### Exercise aim
Your task is to copy every entry exactly.

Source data
####
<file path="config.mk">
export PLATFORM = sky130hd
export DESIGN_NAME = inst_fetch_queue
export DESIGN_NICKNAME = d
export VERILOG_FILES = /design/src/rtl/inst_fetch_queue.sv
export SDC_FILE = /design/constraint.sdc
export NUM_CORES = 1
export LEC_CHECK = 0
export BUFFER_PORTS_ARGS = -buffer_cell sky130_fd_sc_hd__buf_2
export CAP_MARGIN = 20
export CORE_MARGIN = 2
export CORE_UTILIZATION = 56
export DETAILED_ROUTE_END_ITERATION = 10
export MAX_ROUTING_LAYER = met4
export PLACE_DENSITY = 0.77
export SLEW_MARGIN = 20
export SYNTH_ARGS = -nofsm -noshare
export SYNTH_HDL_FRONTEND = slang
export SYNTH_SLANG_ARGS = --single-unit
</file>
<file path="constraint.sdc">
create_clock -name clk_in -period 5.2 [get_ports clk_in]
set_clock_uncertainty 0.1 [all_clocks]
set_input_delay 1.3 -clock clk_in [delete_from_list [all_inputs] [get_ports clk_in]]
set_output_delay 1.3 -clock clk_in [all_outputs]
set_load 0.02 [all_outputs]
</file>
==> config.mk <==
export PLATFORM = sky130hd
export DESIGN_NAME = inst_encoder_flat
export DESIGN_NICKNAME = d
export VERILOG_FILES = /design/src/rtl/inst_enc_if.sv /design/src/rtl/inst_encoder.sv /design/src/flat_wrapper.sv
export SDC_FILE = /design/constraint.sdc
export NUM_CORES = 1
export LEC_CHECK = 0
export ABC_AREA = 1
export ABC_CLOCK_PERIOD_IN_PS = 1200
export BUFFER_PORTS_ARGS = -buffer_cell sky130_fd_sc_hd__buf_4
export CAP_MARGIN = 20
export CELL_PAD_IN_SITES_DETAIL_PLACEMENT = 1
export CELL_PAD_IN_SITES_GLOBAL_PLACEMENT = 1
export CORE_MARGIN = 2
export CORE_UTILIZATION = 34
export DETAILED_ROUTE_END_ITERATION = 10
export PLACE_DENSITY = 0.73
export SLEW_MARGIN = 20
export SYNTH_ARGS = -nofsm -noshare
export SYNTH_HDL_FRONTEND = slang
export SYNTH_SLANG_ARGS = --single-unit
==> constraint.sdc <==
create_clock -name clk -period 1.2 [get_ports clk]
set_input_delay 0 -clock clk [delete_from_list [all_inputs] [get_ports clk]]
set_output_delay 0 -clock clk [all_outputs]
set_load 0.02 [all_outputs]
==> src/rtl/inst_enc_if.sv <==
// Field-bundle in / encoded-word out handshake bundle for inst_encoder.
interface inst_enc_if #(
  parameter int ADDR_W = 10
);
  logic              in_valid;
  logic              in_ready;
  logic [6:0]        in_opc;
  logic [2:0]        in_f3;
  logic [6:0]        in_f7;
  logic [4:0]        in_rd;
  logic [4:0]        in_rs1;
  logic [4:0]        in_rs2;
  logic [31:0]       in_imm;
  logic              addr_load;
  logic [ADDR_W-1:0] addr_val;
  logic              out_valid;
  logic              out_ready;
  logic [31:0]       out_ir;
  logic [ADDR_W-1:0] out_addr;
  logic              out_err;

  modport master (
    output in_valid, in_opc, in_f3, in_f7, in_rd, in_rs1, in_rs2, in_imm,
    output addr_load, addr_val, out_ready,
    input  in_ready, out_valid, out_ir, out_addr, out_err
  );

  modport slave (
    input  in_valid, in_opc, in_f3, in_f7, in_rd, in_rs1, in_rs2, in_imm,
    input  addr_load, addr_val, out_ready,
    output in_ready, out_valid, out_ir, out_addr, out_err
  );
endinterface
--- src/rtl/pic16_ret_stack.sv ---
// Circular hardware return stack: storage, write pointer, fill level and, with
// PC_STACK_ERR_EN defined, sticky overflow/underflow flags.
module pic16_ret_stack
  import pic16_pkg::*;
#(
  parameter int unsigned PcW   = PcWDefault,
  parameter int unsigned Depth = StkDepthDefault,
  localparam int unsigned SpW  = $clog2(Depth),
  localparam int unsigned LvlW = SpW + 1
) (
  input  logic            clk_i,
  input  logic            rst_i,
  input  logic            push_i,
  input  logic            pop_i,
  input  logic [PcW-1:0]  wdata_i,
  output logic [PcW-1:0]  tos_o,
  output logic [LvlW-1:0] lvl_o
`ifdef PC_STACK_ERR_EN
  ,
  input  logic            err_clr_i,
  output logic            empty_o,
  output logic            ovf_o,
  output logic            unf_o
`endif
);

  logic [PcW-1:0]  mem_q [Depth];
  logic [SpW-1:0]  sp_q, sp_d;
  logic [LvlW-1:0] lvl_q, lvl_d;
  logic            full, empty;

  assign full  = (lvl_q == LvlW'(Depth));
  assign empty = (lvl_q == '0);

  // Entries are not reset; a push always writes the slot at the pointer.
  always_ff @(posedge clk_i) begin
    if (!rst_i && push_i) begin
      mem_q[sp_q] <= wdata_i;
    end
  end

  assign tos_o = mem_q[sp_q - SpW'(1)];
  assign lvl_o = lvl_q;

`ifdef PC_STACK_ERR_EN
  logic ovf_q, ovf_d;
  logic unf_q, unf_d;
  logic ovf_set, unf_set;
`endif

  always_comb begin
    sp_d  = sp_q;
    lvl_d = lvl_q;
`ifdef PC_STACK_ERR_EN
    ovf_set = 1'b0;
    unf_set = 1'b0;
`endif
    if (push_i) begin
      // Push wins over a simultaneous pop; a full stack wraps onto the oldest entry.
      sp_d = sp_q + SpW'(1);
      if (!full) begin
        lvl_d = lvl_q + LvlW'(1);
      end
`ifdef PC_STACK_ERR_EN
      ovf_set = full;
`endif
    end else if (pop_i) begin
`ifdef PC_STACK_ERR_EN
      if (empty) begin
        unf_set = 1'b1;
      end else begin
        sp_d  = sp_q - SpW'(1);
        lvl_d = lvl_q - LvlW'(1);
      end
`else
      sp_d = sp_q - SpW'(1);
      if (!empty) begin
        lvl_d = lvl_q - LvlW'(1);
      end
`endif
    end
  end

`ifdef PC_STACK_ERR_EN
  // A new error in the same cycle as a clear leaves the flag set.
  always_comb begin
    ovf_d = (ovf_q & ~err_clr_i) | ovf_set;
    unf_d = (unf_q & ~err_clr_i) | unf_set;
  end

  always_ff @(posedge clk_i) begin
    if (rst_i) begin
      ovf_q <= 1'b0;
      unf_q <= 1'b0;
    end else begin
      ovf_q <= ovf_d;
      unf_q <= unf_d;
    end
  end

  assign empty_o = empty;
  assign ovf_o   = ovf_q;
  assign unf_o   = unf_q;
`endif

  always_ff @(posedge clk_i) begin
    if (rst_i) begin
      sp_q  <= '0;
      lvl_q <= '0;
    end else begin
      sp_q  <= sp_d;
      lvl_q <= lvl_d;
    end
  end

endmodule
####
### Answer area
<file path="config.mk">
export PLATFORM = sky130hd
export DESIGN_NAME = inst_fetch_queue
export DESIGN_NICKNAME = d
export VERILOG_FILES = /design/src/rtl/inst_fetch_queue.sv
export SDC_FILE = /design/constraint.sdc
export NUM_CORES = 1
export LEC_CHECK = 0
export BUFFER_PORTS_ARGS = -buffer_cell sky130_fd_sc_hd__buf_2
export CAP_MARGIN = 20
export CORE_MARGIN = 2
export CORE_UTILIZATION = 56
export DETAILED_ROUTE_END_ITERATION = 10
export MAX_ROUTING_LAYER = met4
export PLACE_DENSITY = 0.77
export SLEW_MARGIN = 20
export SYNTH_ARGS = -nofsm -noshare
export SYNTH_HDL_FRONTEND = slang
export SYNTH_SLANG_ARGS = --single-unit
</file>
<file path="constraint.sdc">
create_clock -name clk_in -period 5.2 [get_ports clk_in]
set_clock_uncertainty 0.1 [all_clocks]
set_input_delay 1.3 -clock clk_in [delete_from_list [all_inputs] [get_ports clk_in]]
set_output_delay 1.3 -clock clk_in [all_outputs]
set_load 0.02 [all_outputs]
</file>
==> config.mk <==
export PLATFORM = sky130hd
export DESIGN_NAME = inst_encoder_flat
export DESIGN_NICKNAME = d
export VERILOG_FILES = /design/src/rtl/inst_enc_if.sv /design/src/rtl/inst_encoder.sv /design/src/flat_wrapper.sv
export SDC_FILE = /design/constraint.sdc
export NUM_CORES = 1
export LEC_CHECK = 0
export ABC_AREA = 1
export ABC_CLOCK_PERIOD_IN_PS = 1200
export BUFFER_PORTS_ARGS = -buffer_cell sky130_fd_sc_hd__buf_4
export CAP_MARGIN = 20
export CELL_PAD_IN_SITES_DETAIL_PLACEMENT = 1
export CELL_PAD_IN_SITES_GLOBAL_PLACEMENT = 1
export CORE_MARGIN = 2
export CORE_UTILIZATION = 34
export DETAILED_ROUTE_END_ITERATION = 10
export PLACE_DENSITY = 0.73
export SLEW_MARGIN = 20
export SYNTH_ARGS = -nofsm -noshare
export SYNTH_HDL_FRONTEND = slang
export SYNTH_SLANG_ARGS = --single-unit
==> constraint.sdc <==
create_clock -name clk -period 1.2 [get_ports clk]
set_input_delay 0 -clock clk [delete_from_list [all_inputs] [get_ports clk]]
set_output_delay 0 -clock clk [all_outputs]
set_load 0.02 [all_outputs]
==> src/rtl/inst_enc_if.sv <==
// Field-bundle in / encoded-word out handshake bundle for inst_encoder.
interface inst_enc_if #(
  parameter int ADDR_W = 10
);
  logic              in_valid;
  logic              in_ready;
  logic [6:0]        in_opc;
  logic [2:0]        in_f3;
  logic [6:0]        in_f7;
  logic [4:0]        in_rd;
  logic [4:0]        in_rs1;
  logic [4:0]        in_rs2;
  logic [31:0]       in_imm;
  logic              addr_load;
  logic [ADDR_W-1:0] addr_val;
  logic              out_valid;
  logic              out_ready;
  logic [31:0]       out_ir;
  logic [ADDR_W-1:0] out_addr;
  logic              out_err;

  modport master (
    output in_valid, in_opc, in_f3, in_f7, in_rd, in_rs1, in_rs2, in_imm,
    output addr_load, addr_val, out_ready,
    input  in_ready, out_valid, out_ir, out_addr, out_err
  );

  modport slave (
    input  in_valid, in_opc, in_f3, in_f7, in_rd, in_rs1, in_rs2, in_imm,
    input  addr_load, addr_val, out_ready,
    output in_ready, out_valid, out_ir, out_addr, out_err
  );
endinterface
--- src/rtl/pic16_ret_stack.sv ---
// Circular hardware return stack: storage, write pointer, fill level and, with
// PC_STACK_ERR_EN defined, sticky overflow/underflow flags.
module pic16_ret_stack
  import pic16_pkg::*;
#(
  parameter int unsigned PcW   = PcWDefault,
  parameter int unsigned Depth = StkDepthDefault,
  localparam int unsigned SpW  = $clog2(Depth),
  localparam int unsigned LvlW = SpW + 1
) (
  input  logic            clk_i,
  input  logic            rst_i,
  input  logic            push_i,
  input  logic            pop_i,
  input  logic [PcW-1:0]  wdata_i,
  output logic [PcW-1:0]  tos_o,
  output logic [LvlW-1:0] lvl_o
`ifdef PC_STACK_ERR_EN
  ,
  input  logic            err_clr_i,
  output logic            empty_o,
  output logic            ovf_o,
  output logic            unf_o
`endif
);

  logic [PcW-1:0]  mem_q [Depth];
  logic [SpW-1:0]  sp_q, sp_d;
  logic [LvlW-1:0] lvl_q, lvl_d;
  logic            full, empty;

  assign full  = (lvl_q == LvlW'(Depth));
  assign empty = (lvl_q == '0);

  // Entries are not reset; a push always writes the slot at the pointer.
  always_ff @(posedge clk_i) begin
    if (!rst_i && push_i) begin
      mem_q[sp_q] <= wdata_i;
    end
  end

  assign tos_o = mem_q[sp_q - SpW'(1)];
  assign lvl_o = lvl_q;

`ifdef PC_STACK_ERR_EN
  logic ovf_q, ovf_d;
  logic unf_q, unf_d;
  logic ovf_set, unf_set;
`endif

  always_comb begin
    sp_d  = sp_q;
    lvl_d = lvl_q;
`ifdef PC_STACK_ERR_EN
    ovf_set = 1'b0;
    unf_set = 1'b0;
`endif
    if (push_i) begin
      // Push wins over a simultaneous pop; a full stack wraps onto the oldest entry.
      sp_d = sp_q + SpW'(1);
      if (!full) begin
        lvl_d = lvl_q + LvlW'(1);
      end
`ifdef PC_STACK_ERR_EN
      ovf_set = full;
`endif
    end else if (pop_i) begin
`ifdef PC_STACK_ERR_EN
      if (empty) begin
        unf_set = 1'b1;
      end else begin
        sp_d  = sp_q - SpW'(1);
        lvl_d = lvl_q - LvlW'(1);
      end
`else
      sp_d = sp_q - SpW'(1);
      if (!empty) begin
        lvl_d = lvl_q - LvlW'(1);
      end
`endif
    end
  end

`ifdef PC_STACK_ERR_EN
  // A new error in the same cycle as a clear leaves the flag set.
  always_comb begin
    ovf_d = (ovf_q & ~err_clr_i) | ovf_set;
    unf_d = (unf_q & ~err_clr_i) | unf_set;
  end

  always_ff @(posedge clk_i) begin
    if (rst_i) begin
      ovf_q <= 1'b0;
      unf_q <= 1'b0;
    end else begin
      ovf_q <= ovf_d;
      unf_q <= unf_d;
    end
  end

  assign empty_o = empty;
  assign ovf_o   = ovf_q;
  assign unf_o   = unf_q;
`endif

  always_ff @(posedge clk_i) begin
    if (rst_i) begin
      sp_q  <= '0;
      lvl_q <= '0;
    end else begin
      sp_q  <= sp_d;
      lvl_q <= lvl_d;
    end
  end

endmodule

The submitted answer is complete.